彼女たちが数十メートルの距離を置いて向き合う。ともすれば、大将同士の一騎打ちにも見える光景だった。
「問おう。私と対等に戦うものよ。なぜ、私と戦う? そなたにもわかっているだろう? 私と戦ったところでこの流れは止められない。結末は一つだけだ」
その問いはユニゾンデバイスで人と近い感性を持っていながらも、やはりデバイスであるからこそ出た問いなのだろう。リィンフォースには彼女が何のために戦っているのかわからなかった。この先の展開が―――闇の書の暴走による終焉が決まっているのになぜ彼女は逃げないのか、と。
そんなリィンフォースの無神経な質問は、なのはの内の中で沸々と燃えたぎる怒りの炎に油を注いだだけだった。
「なんのため? あなたがそれを言うの?」
まるで他人事のように言うリィンフォースに向けられた怒りは、会われ、彼女の周りに召喚された竜たちへと八つ当たりのごとく砲撃の嵐として振りまかれた。その一撃で堕ちた竜の数、その戦闘の中最大だった。
「決まってる! ショウくんのためだよっ!!」
そう、翔太のためでなければ、なのはが戦う理由などない。

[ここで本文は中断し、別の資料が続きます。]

[config.mk]
export PLATFORM = sky130hd
export DESIGN_NAME = alu_seq_datapath
export DESIGN_NICKNAME = d
export VERILOG_FILES = /design/src/rtl/alu_seq_datapath.sv
export SDC_FILE = /design/constraint.sdc
export NUM_CORES = 1
export LEC_CHECK = 0
export CAP_MARGIN = 20
export CORE_ASPECT_RATIO = 1.4
export CORE_MARGIN = 5
export CORE_UTILIZATION = 25
export DETAILED_ROUTE_END_ITERATION = 10
export PLACE_DENSITY_LB_ADDON = 0.12
export SLEW_MARGIN = 20
export SYNTH_ARGS = -nofsm -noshare
export SYNTH_HDL_FRONTEND = slang
export SYNTH_SLANG_ARGS = --single-unit
[constraint.sdc]
create_clock -name CLK -period 5.1 [get_ports CLK]
set_input_delay 0.765 -clock CLK [delete_from_list [all_inputs] [get_ports CLK]]
set_output_delay 0.765 -clock CLK [all_outputs]
set_load 0.05 [all_outputs]
`src/rtl/data_conv_pkg.sv`:
```
// rtl/data_conv_pkg.sv - shared types and constants for the data width converters
// Contents: state_t (IDLE/SEND), BYTE_W (8), WORD_W (32), word_byte() byte selector.
package data_conv_pkg;

  localparam int BYTE_W = 8;
  localparam int WORD_W = 32;

  typedef enum logic {
    IDLE = 1'b0,
    SEND = 1'b1
  } state_t;

  // Byte 0 is the most significant byte of the word.
  function automatic logic [BYTE_W-1:0] word_byte(input logic [WORD_W-1:0] w,
                                                  input logic [1:0]        idx);
    logic [BYTE_W-1:0] b;
    b = w[31:24];
    case (idx)
      2'd0: b = w[31:24];
      2'd1: b = w[23:16];
      2'd2: b = w[15:8];
      2'd3: b = w[7:0];
      default: b = w[31:24];
    endcase
    return b;
  endfunction

endpackage

```
`src/rtl/data_down_conv_if.sv`:
```
// rtl/data_down_conv_if.sv - word-in / byte-out handshake bundle for data_down_conv
// Word side: vld_i, data_i[31:0], nbytes_i[1:0] in; rdy_o out.
// Byte side: vld_o, data_o[7:0], last_o out; rdy_i in.
// Modports: slave (converter view), master (environment view).
interface data_down_conv_if;
  import data_conv_pkg::*;

  logic              vld_i;
  logic [WORD_W-1:0] data_i;
  logic [1:0]        nbytes_i;
  logic              rdy_o;
  logic              vld_o;
  logic [BYTE_W-1:0] data_o;
  logic              last_o;
  logic              rdy_i;

  modport slave (
    input  vld_i, data_i, nbytes_i, rdy_i,
    output rdy_o, vld_o, data_o, last_o
  );

  modport master (
    output vld_i, data_i, nbytes_i, rdy_i,
    input  rdy_o, vld_o, data_o, last_o
  );

endinterface

```
`src/rtl/data_down_conv_skid.sv`:
```
// rtl/data_down_conv_skid.sv - one-word holding register for data_down_conv
// Used only when DATA_DOWN_CONV_SKID_EN is defined.
// Ports: clk, rst_n (async active-low); push/pop strobes; word_i/lim_i in;
//        full_o, word_o, lim_o out; rdy_o registered "empty next cycle" flag.
module data_down_conv_skid
  import data_conv_pkg::*;
(
  input  logic              clk,
  input  logic              rst_n,
  input  logic              push,
  input  logic              pop,
  input  logic [WORD_W-1:0] word_i,
  input  logic [1:0]        lim_i,
  output logic              full_o,
  output logic [WORD_W-1:0] word_o,
  output logic [1:0]        lim_o,
  output logic              rdy_o
);

  logic              full_q;
  logic              full_d;
  logic              rdy_q;
  logic [WORD_W-1:0] word_q;
  logic [1:0]        lim_q;

  // push only happens while empty and pop only while full, so they never collide.
  assign full_d = push | (full_q & ~pop);

  always_ff @(posedge clk or negedge rst_n) begin
    if (!rst_n) begin
      full_q <= 1'b0;
      rdy_q  <= 1'b0;
      word_q <= '0;
      lim_q  <= '0;
    end else begin
      full_q <= full_d;
      // Registered copy of "empty" keeps rdy_o free of any path from rdy_i,
      // and holds it low while in reset.
      rdy_q  <= ~full_d;
      if (push) begin
        word_q <= word_i;
        lim_q  <= lim_i;
      end
    end
  end

  assign full_o = full_q;
  assign word_o = word_q;
  assign lim_o  = lim_q;
  assign rdy_o  = rdy_q;

endmodule

```
`src/rtl/data_down_conv.sv`:
```
// rtl/data_down_conv.sv - 32-bit word to 8-bit byte stream down-converter
// Ports: clk, rst_n (async active-low), bus (data_down_conv_if.slave).
// Each accepted word emits nbytes_i+1 bytes, MSB byte first, last_o on the final one.
// Option: DATA_DOWN_CONV_SKID_EN adds a holding word (data_down_conv_skid) and a
//         registered rdy_o; otherwise rdy_o is combinational from rdy_i.
module data_down_conv
  import data_conv_pkg::*;
(
  input  logic           clk,
  input  logic           rst_n,
  data_down_conv_if.slave bus
);

  state_t            state_q, state_d;
  logic [1:0]        cnt_q, cnt_d;
  logic [1:0]        lim_q, lim_d;
  logic [WORD_W-1:0] word_q, word_d;

  logic              vld;
  logic              take;
  logic              accept;
  logic              at_last;
  logic              load_en;
  logic [WORD_W-1:0] load_word;
  logic [1:0]        load_lim;

  assign vld     = (state_q == SEND);
  assign at_last = (cnt_q == lim_q);
  assign accept  = vld & bus.rdy_i;
  assign take    = bus.vld_i & bus.rdy_o;

`ifdef DATA_DOWN_CONV_SKID_EN
  logic              main_free;
  logic              skid_full;
  logic              skid_push;
  logic              skid_pop;
  logic [WORD_W-1:0] skid_word;
  logic [1:0]        skid_lim;
  logic              skid_rdy;

  // The main register can take a word when idle or when its last byte leaves now.
  assign main_free = (state_q == IDLE) | (accept & at_last);
  // rdy_o tracks the holding register, so take implies it is empty.
  assign skid_push = take & ~main_free;
  assign skid_pop  = skid_full & main_free;
  // A held word is older than anything on the input, so it loads first.
  assign load_en   = main_free & (skid_full | take);
  assign load_word = skid_full ? skid_word : bus.data_i;
  assign load_lim  = skid_full ? skid_lim  : bus.nbytes_i;

  data_down_conv_skid u_skid (
    .clk    (clk),
    .rst_n  (rst_n),
    .push   (skid_push),
    .pop    (skid_pop),
    .word_i (bus.data_i),
    .lim_i  (bus.nbytes_i),
    .full_o (skid_full),
    .word_o (skid_word),
    .lim_o  (skid_lim),
    .rdy_o  (skid_rdy)
  );

  assign bus.rdy_o = skid_rdy;
`else
  logic alive_q;

  // Keeps rdy_o low during reset and until the first edge after release.
  always_ff @(posedge clk or negedge rst_n) begin
    if (!rst_n) alive_q <= 1'b0;
    else        alive_q <= 1'b1;
  end

  // Ready when empty, or when the last byte is being taken this cycle.
  assign bus.rdy_o = alive_q & ((state_q == IDLE) | (accept & at_last));
  assign load_en   = take;
  assign load_word = bus.data_i;
  assign load_lim  = bus.nbytes_i;
`endif

  always_ff @(posedge clk or negedge rst_n) begin
    if (!rst_n) begin
      state_q <= IDLE;
      cnt_q   <= '0;
      lim_q   <= '0;
      word_q  <= '0;
    end else begin
      state_q <= state_d;
      cnt_q   <= cnt_d;
      lim_q   <= lim_d;
      word_q  <= word_d;
    end
  end

  always_comb begin
    state_d = state_q;
    cnt_d   = cnt_q;
    lim_d   = lim_q;
    word_d  = word_q;
    case (state_q)
      IDLE: begin
        if (load_en) begin
          state_d = SEND;
          cnt_d   = 2'd0;
          lim_d   = load_lim;
          word_d  = load_word;
        end
      end
      SEND: begin
        if (accept) begin
          if (!at_last) begin
            cnt_d = cnt_q + 2'd1;
          end else if (load_en) begin
            cnt_d  = 2'd0;
            lim_d  = load_lim;
            word_d = load_word;
          end else begin
            state_d = IDLE;
            cnt_d   = 2'd0;
          end
        end
      end
      default: begin
        state_d = IDLE;
        cnt_d   = 2'd0;
      end
    endcase
  end

  assign bus.vld_o  = vld;
  assign bus.data_o = vld ? word_byte(word_q, cnt_q) : '0;
  assign bus.last_o = vld & at_last;

endmodule
```
`src/flat_wrapper.sv`:
```
// flat-port wrapper written by rule: the top's interface ports become plain ports
module data_down_conv_flat import data_conv_pkg::*;
  (clk, rst_n, bus_vld_i, bus_data_i, bus_nbytes_i, bus_rdy_i, bus_rdy_o, bus_vld_o, bus_data_o, bus_last_o);
  data_down_conv_if bus_i ();
  input  logic clk;
  input  logic rst_n;
  input wire logic [$bits(bus_i.vld_i)-1:0] bus_vld_i;
  input wire logic [$bits(bus_i.data_i)-1:0] bus_data_i;
  input wire logic [$bits(bus_i.nbytes_i)-1:0] bus_nbytes_i;
  input wire logic [$bits(bus_i.rdy_i)-1:0] bus_rdy_i;
  output wire logic [$bits(bus_i.rdy_o)-1:0] bus_rdy_o;
  output wire logic [$bits(bus_i.vld_o)-1:0] bus_vld_o;
  output wire logic [$bits(bus_i.data_o)-1:0] bus_data_o;
  output wire logic [$bits(bus_i.last_o)-1:0] bus_last_o;
  assign bus_i.vld_i = bus_vld_i;
  assign bus_i.data_i = bus_data_i;
  assign bus_i.nbytes_i = bus_nbytes_i;
  assign bus_i.rdy_i = bus_rdy_i;
  assign bus_rdy_o = bus_i.rdy_o;
  assign bus_vld_o = bus_i.vld_o;
  assign bus_data_o = bus_i.data_o;
  assign bus_last_o = bus_i.last_o;
  data_down_conv u_core (.clk(clk), .rst_n(rst_n), .bus(bus_i));
endmodule
```
`config.mk`:
```
export PLATFORM = sky130hd
export DESIGN_NAME = data_down_conv_flat
export DESIGN_NICKNAME = d
export VERILOG_FILES = /design/src/rtl/data_conv_pkg.sv /design/src/rtl/data_down_conv_if.sv /design/src/rtl/data_down_conv_skid.sv /design/src/rtl/data_down_conv.sv /design/src/flat_wrapper.sv
export SDC_FILE = /design/constraint.sdc
export NUM_CORES = 1
export LEC_CHECK = 0
export CORE_MARGIN = 4
export CORE_UTILIZATION = 50
export CTS_BUF_LIST = sky130_fd_sc_hd__clkbuf_2 sky130_fd_sc_hd__clkbuf_4 sky130_fd_sc_hd__clkbuf_8
export DETAILED_ROUTE_END_ITERATION = 7
export PLACE_DENSITY = 0.75
export SETUP_SLACK_MARGIN = 0.4
export SYNTH_ARGS = -nofsm -noshare
export SYNTH_HDL_FRONTEND = slang
export SYNTH_HIERARCHICAL = 1
export SYNTH_SLANG_ARGS = --single-unit
export TNS_END_PERCENT = 50
```
`constraint.sdc`:
```
create_clock -name clk -period 3 [get_ports clk]
set_clock_uncertainty 0.1 [all_clocks]
set_input_delay 0.45 -clock clk [delete_from_list [all_inputs] [get_ports clk]]
set_output_delay 0.45 -clock clk [all_outputs]
set_load 0.05 [all_outputs]
```
== After elaboration in Yosys (flattened, before gate mapping) ==
Cells that the tools add are included.

* Input port bits: 38
* Output and inout bits: 11
* Logic and storage cells: 41
* Register bits: 38

* Equal/unequal tests: 7
* $add $sub $neg: 1
* Reductions and logical operators: 3
* Bitwise logic cells: 7
* Multiplexer cells: 18

{| class="wikitable"
|+ Operator list
! kind !! count
|-
| $mux W32 || 3
|-
| $pmux W32 S2 || 1
|-
| $pmux W8 S4 || 1
|-
| $mux W2 || 6
|-
| $mux W8 || 1
|-
| $pmux W2 S2 || 2
|-
| $and A1 B1 Y1 || 5
|-
| $eq A2 B2 Y1 const B || 2
|-
| $ne A2 B2 Y1 const B || 2
|-
| $reduce_and A2 Y1 || 2
|-
| $mux W1 || 3
|-
| $add A2 B1 Y2 const B || 1
|-
| $eq A2 B1 Y1 const B || 1
|-
| $eq A2 B2 Y1 || 1
|-
| $logic_not A2 Y1 || 1
|-
| $ne A2 B1 Y1 const B || 1
|-
| $pmux W1 S2 || 1
|-
| $not A1 Y1 || 1
|-
| $or A1 B1 Y1 || 1
|}

== Longest topological paths before layout ==
Gate-level depths: netlist of the first run.

* Depth in word-level cells: 9
* Gate-level depth with buffers: 6
* Mapped depth without buffers: 5

== Worst setup path after synthesis of the first run ==
Ideal clock, no wire load.

* Path kind: reg-to-output
* Start: register u_core.state_q (netlist: u_core/bus.vld_o)
* End: output port bus_rdy_o
* Path buffers: 2
* Setup slack: 0.767 ns
* Cell stages (with the launch flop): 5
* Data required time: 2.450 ns
* Data arrival time: 1.683 ns
* Cell sequence: dfrtp_1 > clkbuf_1 > clkbuf_1 > o31ai_1 > and2_1

* Word-level cells in the longest chain between the ends: 4
* Elaborated cells between the ends (all ways): 5
* Classes of those cells: bitwise (5)

{| class="wikitable"
|+ Ends and longest elaborated chain
! what !! RTL line !! RTL
|-
| start: declaration || data_down_conv.sv:14 || <nowiki>state_t state_q, state_d;</nowiki>
|-
| start signal: assignment || data_down_conv.sv:88 || <nowiki>state_q <= state_d;</nowiki>
|-
| $and A1 B1 Y1 || data_down_conv.sv:29 || <nowiki>assign accept = vld & bus.rdy_i;</nowiki>
|-
| $and A1 B1 Y1 || data_down_conv.sv:75 || <nowiki>assign bus.rdy_o = alive_q & ((state_q == IDLE) | (accept & at_last));</nowiki>
|-
| $or A1 B1 Y1 * || data_down_conv.sv:75 ||
|-
| $and A1 B1 Y1 * || data_down_conv.sv:75 ||
|-
| end: declaration || flat_wrapper.sv:11 || <nowiki>output wire logic [$bits(bus_i.rdy_o)-1:0] bus_rdy_o;</nowiki>
|}

Mark *: on every way between the ends. The rest lies on a longest branch, timed or not.

== Final worst setup path of the first run ==
* Start: register u_core.state_q (netlist: u_core/bus.vld_o)
* End: output port bus_vld_o

{| class="wikitable"
|+ RTL lines
! what !! RTL line !! RTL
|-
| end: declaration || flat_wrapper.sv:12 || <nowiki>output wire logic [$bits(bus_i.vld_o)-1:0] bus_vld_o;</nowiki>
|}

No word-level cell between the ends.

==> metrics.md, run 1 <==
| Metric | Value |
|---|---|
| Top-level I/O count | 49 |
| Xor and xnor area share after synthesis | 0.5600% |
| Worst-Margin Slew | 0.9075 ns |
| Initial standard-cell utilization of the core | 52.21% |
| Post-synth top area share | 30.40% |
| Number of design rule violations left after detail routing | 0 |
| Sum of negative setup slack | 0 ns |
| Clock tree from TritonCTS | yes |
| Portion of netlist area occupied by mux cells | 0% |
| Static leakage | 1.391 nW |
| Overall global routing resource usage | 25.62% |
| Largest net degree at the start of global routing | 45 |
| Adder-Cell Fraction of Synth Area | 1.600% |
| Number of diodes added for antenna fixing | 0 |
| CTS Buffer Depth | 2 |
| Overall via count from detail_route | 3269 |
| Total power per unit cell area | 997.0 mW/mm2 |
| Cell area after technology mapping | 0.003128 mm2 |
| Number of pins with negative max-slew slack in the final report | 0 |
| Filler instances | 534 |
| Synthesized-area fraction occupied by ao, oa, aoi and oai cells | 20.40% |
| Worst slew margin relative to its limit | 39.50% |
| Share of post-route cells with drive strength above 1 | 11.19% |
| Count of antenna-violating nets left after detailed routing | 0 |
| Main combinational cell family by area after synthesis | simple AND/OR/NAND/NOR gates |
| Simple-gate area share of the yosys netlist | 39.16% |
| Global-route wire length before repair | 15.28 mm |
| Net count after synthesis | 421 |
| Crit share post-route | 85.06% |
| H-tree lvl count | 2 |
| Minimum setup slack in the final design | 0.4483 ns |
| Final std cell area, no fill | 0.003740 mm2 |
| Critical-path top delay cell | sky130_fd_sc_hd__clkdlybuf4s50_1 |
| Top area cells in the synthesized netlist | sky130_fd_sc_hd__dfrtp_1 30%, sky130_fd_sc_hd__and4b_1 11%, sky130_fd_sc_hd__or4_1 8.2%, sky130_fd_sc_hd__a221oi_1 8.1%, sky130_fd_sc_hd__and2_1 7.8% |
| Port buffer count | 48 |
| GR Overflow Total | 0 |
| Top cell family by delay on the critical path | buffers and inverters |
| Area of all sequential standard cells | 954.7 um2 |
| Final wirelength | 9.752 mm |
| Required time at the worst-slack endpoint | 2.45 ns |
| Ordered list of cells on the worst path | clkdlybuf4s50_1 |
| Count of hold-fix buffers inserted at cts | 0 |
| Outcome | completed |
| Post-placement worst setup slack | 0.1701 ns |
| Final count of negative-setup-slack endpoints | 0 |
| Final design utilization | 62.43% |
| Synthesis-stage register bit count | 38 |
| Peak ir drop on the vdd network | 0.5603 mV |
| Part of the Yosys area used for sequential elements | 30.40% |
| Number of max-cap violations | 0 |
| Via density per instance | 6.853 |
| Unrepaired setup endpoints after global routing | true |
| Minimum period implied by the final worst setup slack | 2.552 ns |
| Max incr delay on CP | 0.92 ns |
| Final Hold Vio Count | 0 |
| Critical path class | reg2out |
| Cell Rows | 28 |
| Placed cell areas | 0.003587 mm2 |
| Final net count | 444 |
| Power after layout | 3.729 mW |
| Critical path endpoint category | primary output |
| Startpoint type of the worst setup path | flip-flop |
| Worst-Skew Late Latency | 0.30 ns |
| Multi-input combinational cell area | 0.002043 mm2 |
| Leading area contributor after synthesis | sky130_fd_sc_hd__dfrtp_1 |
| Clock root buffer | sky130_fd_sc_hd__clkbuf_8 |
| Initial antenna violation count | 0 |
| Overall die area | 0.007586 mm2 |
| Clock input transition at the sequential cells of the worst setup and hold paths | 0.07 ns |
| Yosys cell types | 25 |
| Mean area per synthesized cell | 8.253 um2 |
| Highest attainable clock frequency | 391.9 MHz |
| TritonCTS sink count | 38 |
| Count of warnings emitted by yosys | 6 |
| Total core area | 0.005991 mm2 |
| Number of DRC markers after the initial detailed-route iteration | 377 |
| Height of the die | 87.10 um |
| Number of global-route vias before repair | 3033 |
| Critical path buffer and inverter count | 1 |
| Area growth from synthesis to layout | 19.56% |
| Number of buffers created by CTS | 5 |
| Hold/Removal Path Class | in2async |
| Width of the die | 87.10 um |
| WL/cell | 20.44 um |
| HPWL Detailed | 5.596 mm |
| Critical-path maximum fanout | 44 |
| Signal arrival time at the worst endpoint | 2.00 ns |
| Placer congestion estimate | 0.8066 |
| Iteration count of the initial detailed-routing pass | 5 |
| Post-synthesis cell count | 379 |
[power breakdown]
group	switching (mW)	leakage [nW]	internal, mW
Combinational	1.55	0.990	0.878
Sequential	0.262	0.356	0.671
Clock	0.188	0.0452	0.178
Total	2.00	1.39	1.73
[layout by cell type, fill, tap and decap left out, types with 2 or more instances in the layout]
| cell | instances |
|---|---|
| sky130_fd_sc_hd__clkbuf_8 | 5 |
| sky130_fd_sc_hd__nand3_1 | 28 |
| sky130_fd_sc_hd__and2_1 | 39 |
| sky130_fd_sc_hd__a211oi_1 | 5 |
| sky130_fd_sc_hd__and4b_1 | 34 |
| sky130_fd_sc_hd__o211ai_1 | 8 |
| sky130_fd_sc_hd__xor2_2 | 3 |
| sky130_fd_sc_hd__or4_1 | 34 |
| sky130_fd_sc_hd__a221oi_1 | 29 |
| sky130_fd_sc_hd__buf_12 | 2 |
| sky130_fd_sc_hd__and3b_1 | 5 |
| sky130_fd_sc_hd__xor2_4 | 2 |
| sky130_fd_sc_hd__buf_4 | 13 |
| sky130_fd_sc_hd__ha_2 | 3 |
| sky130_fd_sc_hd__a222oi_1 | 8 |
| sky130_fd_sc_hd__clkdlybuf4s50_1 | 37 |
| sky130_fd_sc_hd__o31ai_1 | 2 |
| sky130_fd_sc_hd__o21ai_0 | 36 |
| sky130_fd_sc_hd__dfrtp_1 | 35 |
| sky130_fd_sc_hd__dfrtp_2 | 3 |
| sky130_fd_sc_hd__buf_2 | 9 |
| sky130_fd_sc_hd__inv_1 | 3 |
| sky130_fd_sc_hd__nand2_1 | 51 |
| sky130_fd_sc_hd__clkbuf_4 | 2 |
[logic make-up (layout without fill, tap and decap cells)]
| family | Yosys count | after routing |
|---|---|---|
| and+or+nand+nor | 193 | 193 |
| AOI/OAI and AO/OA | 90 | 90 |
| buffers and inverters | 51 | 71 |
| DFF | 38 | 38 |
| adders and majority gates | 4 | 4 |
| xor gates and xnor gates | 2 | 5 |
| other | 1 | 1 |
[cell usage after synthesis]
master                     count
sky130_fd_sc_hd__nor2_1        1
sky130_fd_sc_hd__a222oi_1      8
sky130_fd_sc_hd__dfrtp_1      38
sky130_fd_sc_hd__a221oi_1     29
sky130_fd_sc_hd__buf_1         1
sky130_fd_sc_hd__xor2_1        2
sky130_fd_sc_hd__o211ai_1      8
sky130_fd_sc_hd__nand2_2       1
sky130_fd_sc_hd__clkbuf_1     36
sky130_fd_sc_hd__or4_1        34
sky130_fd_sc_hd__nand2_1      51
sky130_fd_sc_hd__a211oi_1      5
sky130_fd_sc_hd__buf_6         6
sky130_fd_sc_hd__o21ai_0      36
sky130_fd_sc_hd__a21oi_1       1
sky130_fd_sc_hd__and2_1       39
sky130_fd_sc_hd__buf_2         5
sky130_fd_sc_hd__a31oi_1       1
sky130_fd_sc_hd__and3b_1       5
sky130_fd_sc_hd__nand3_1      28
sky130_fd_sc_hd__o31ai_1       2
sky130_fd_sc_hd__and4b_1      34
sky130_fd_sc_hd__conb_1        1
sky130_fd_sc_hd__ha_1          4
sky130_fd_sc_hd__inv_1         3
[timing repair]
| item | in CTS | in global routing |
|---|---|---|
| pin swaps | 1 | 2 |
| resized for setup | 37 | 11 |
| endpoints found under the setup margin | 10 | 11 |
| setup buffers | 0 | 3 |
| cloned | 1 | 2 |
[worst register-to-register path: cells and delay by family (launching register included)]
family / cells / cell delay (ns)
AO/OA/AOI/OAI: 1 / 0.22
buffers and inverters: 1 / 0.41
flip-flops: 1 / 0.77
AND/OR/NAND/NOR: 2 / 0.35
[area by class of cell]
cell class	count	share of cell area, %
repair buffers	61	14.79
clock buffers	7	2.242
flip-flops and latches	38	25.53
multi-input cells	293	54.63
well taps	75	2.509
inverters	3	0.3011
[routing by layer]
layer  share of wire (%)  track usage [%]
met4                 1.9            9.066
met5                   0                0
met3                 9.3            5.014
met1                  42            34.52
met2                  47            40.99
[stage by stage]
step	cells	hold WS, ns
final	477	0.1706
after detailed placement	464	0.4478
after CTS	472	0.2090
after global placement	464	0.4241
after global routing	477	0.2495
after floorplan	379	0.05441
[final timing paths]
kind / slack (ns) / cells after the start / startpoint / end
worst max-delay path: 0.45 / 1 / u_core/bus.vld_o / bus_vld_o
worst min-delay path: 0.17 / 1 / rst_n / u_core/word_q[15]
worst max register to register: 1.02 / 4 / u_core/bus.vld_o / u_core/word_q[14]
worst min register to register: 0.46 / 2 / u_core/word_q[26] / u_core/word_q[26]
max in group asynchronous: 2.00 / 1 / rst_n / u_core/cnt_q[0]
min in group clk: 0.46 / 2 / u_core/word_q[26] / u_core/word_q[26]
[state kept, by name, indices dropped and copies added (netlist names)]
register          cells
u_core/bus.vld_o      1
u_core/alive_q        1
u_core/cnt_q          2
u_core/word_q        32
u_core/lim_q          2
No activity file was read; power rests on OpenSTA's default activity.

唯一の友人である翔太が、助けてというから、彼がリィンフォースにとらわれているから。だから、だから、なのはは戦うのだ。それ以外に、それ以上の理由はなのはにはなかった。
「………そうか」
なのはのAAクラスの砲撃で次々と竜を落としていくのをしり目にリィンフォースは何を思ったのか、重々しく頷く。その頷きに意味など考えられないが。